Work task: Your answer should be every line of the records that contains the word "inverters", copied as it stands.

Records contained in a dataset
• • • • •

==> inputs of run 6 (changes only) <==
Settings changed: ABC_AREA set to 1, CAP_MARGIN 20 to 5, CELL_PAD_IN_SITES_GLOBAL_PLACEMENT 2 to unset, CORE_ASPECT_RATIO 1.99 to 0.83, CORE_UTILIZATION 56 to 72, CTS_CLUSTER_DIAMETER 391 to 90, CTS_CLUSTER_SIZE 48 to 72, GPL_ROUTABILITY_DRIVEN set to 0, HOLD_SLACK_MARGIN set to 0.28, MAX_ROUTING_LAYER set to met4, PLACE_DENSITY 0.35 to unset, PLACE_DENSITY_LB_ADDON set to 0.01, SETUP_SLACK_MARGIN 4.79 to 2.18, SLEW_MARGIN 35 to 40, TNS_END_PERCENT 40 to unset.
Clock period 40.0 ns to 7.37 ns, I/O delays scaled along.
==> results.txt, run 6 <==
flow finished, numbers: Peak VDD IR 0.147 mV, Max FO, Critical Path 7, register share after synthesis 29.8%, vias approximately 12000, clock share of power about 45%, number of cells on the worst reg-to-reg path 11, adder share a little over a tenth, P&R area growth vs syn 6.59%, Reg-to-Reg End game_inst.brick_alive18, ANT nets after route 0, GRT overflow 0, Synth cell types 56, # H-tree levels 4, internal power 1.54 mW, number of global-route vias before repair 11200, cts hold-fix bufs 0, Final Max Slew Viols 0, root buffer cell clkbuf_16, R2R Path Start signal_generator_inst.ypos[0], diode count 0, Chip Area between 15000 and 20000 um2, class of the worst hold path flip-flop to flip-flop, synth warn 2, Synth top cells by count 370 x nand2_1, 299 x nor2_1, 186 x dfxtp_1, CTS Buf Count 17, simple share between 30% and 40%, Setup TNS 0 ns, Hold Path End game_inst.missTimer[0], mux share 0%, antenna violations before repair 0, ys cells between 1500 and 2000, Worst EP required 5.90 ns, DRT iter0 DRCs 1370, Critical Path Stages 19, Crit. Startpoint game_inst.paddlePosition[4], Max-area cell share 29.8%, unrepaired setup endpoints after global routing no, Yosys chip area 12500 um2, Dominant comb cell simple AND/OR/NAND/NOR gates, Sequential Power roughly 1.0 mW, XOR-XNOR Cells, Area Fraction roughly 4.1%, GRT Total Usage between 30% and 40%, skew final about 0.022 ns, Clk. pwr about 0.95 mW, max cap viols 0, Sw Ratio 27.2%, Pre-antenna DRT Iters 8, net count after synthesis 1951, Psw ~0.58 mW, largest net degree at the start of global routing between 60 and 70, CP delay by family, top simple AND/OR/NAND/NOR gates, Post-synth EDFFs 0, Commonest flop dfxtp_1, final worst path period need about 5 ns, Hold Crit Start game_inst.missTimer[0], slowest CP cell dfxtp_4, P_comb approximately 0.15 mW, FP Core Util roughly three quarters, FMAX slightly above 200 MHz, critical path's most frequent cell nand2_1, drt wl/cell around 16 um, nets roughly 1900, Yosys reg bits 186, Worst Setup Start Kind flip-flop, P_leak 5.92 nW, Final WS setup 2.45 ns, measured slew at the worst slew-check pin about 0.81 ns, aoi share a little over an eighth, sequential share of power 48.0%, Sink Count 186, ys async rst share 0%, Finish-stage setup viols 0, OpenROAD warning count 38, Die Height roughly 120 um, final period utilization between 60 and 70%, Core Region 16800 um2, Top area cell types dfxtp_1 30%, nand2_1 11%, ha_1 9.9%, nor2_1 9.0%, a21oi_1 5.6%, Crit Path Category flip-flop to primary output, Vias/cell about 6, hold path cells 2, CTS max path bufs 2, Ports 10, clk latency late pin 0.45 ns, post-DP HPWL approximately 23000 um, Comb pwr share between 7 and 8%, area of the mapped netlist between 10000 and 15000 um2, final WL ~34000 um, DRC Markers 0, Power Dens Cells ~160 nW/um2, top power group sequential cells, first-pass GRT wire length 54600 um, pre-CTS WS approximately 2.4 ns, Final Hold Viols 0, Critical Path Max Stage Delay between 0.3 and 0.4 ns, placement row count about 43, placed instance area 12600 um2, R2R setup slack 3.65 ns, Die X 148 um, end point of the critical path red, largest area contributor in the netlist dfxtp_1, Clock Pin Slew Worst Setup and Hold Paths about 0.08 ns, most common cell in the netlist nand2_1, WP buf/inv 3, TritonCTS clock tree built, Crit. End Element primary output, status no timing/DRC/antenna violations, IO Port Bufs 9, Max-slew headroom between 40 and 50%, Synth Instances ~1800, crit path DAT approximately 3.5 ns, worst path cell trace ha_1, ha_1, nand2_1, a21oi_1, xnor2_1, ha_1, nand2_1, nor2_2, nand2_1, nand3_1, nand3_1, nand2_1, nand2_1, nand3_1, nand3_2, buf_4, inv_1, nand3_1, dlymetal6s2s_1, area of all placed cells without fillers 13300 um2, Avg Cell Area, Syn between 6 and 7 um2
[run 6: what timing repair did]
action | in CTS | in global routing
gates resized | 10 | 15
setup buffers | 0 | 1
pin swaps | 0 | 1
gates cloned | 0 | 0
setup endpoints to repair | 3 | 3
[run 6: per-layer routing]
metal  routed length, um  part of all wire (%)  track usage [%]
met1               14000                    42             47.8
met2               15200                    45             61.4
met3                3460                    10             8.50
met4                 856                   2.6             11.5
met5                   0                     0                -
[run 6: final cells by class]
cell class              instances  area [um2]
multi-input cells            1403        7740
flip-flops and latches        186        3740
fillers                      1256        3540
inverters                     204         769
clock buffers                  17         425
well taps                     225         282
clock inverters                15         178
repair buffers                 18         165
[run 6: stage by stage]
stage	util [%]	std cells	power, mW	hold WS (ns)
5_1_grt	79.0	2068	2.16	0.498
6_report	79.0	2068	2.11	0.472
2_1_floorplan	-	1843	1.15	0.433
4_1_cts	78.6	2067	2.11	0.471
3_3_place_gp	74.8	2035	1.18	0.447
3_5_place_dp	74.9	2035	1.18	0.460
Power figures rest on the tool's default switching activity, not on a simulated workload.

• • • • •

Answer below:
inverters                     204         769
clock inverters                15         178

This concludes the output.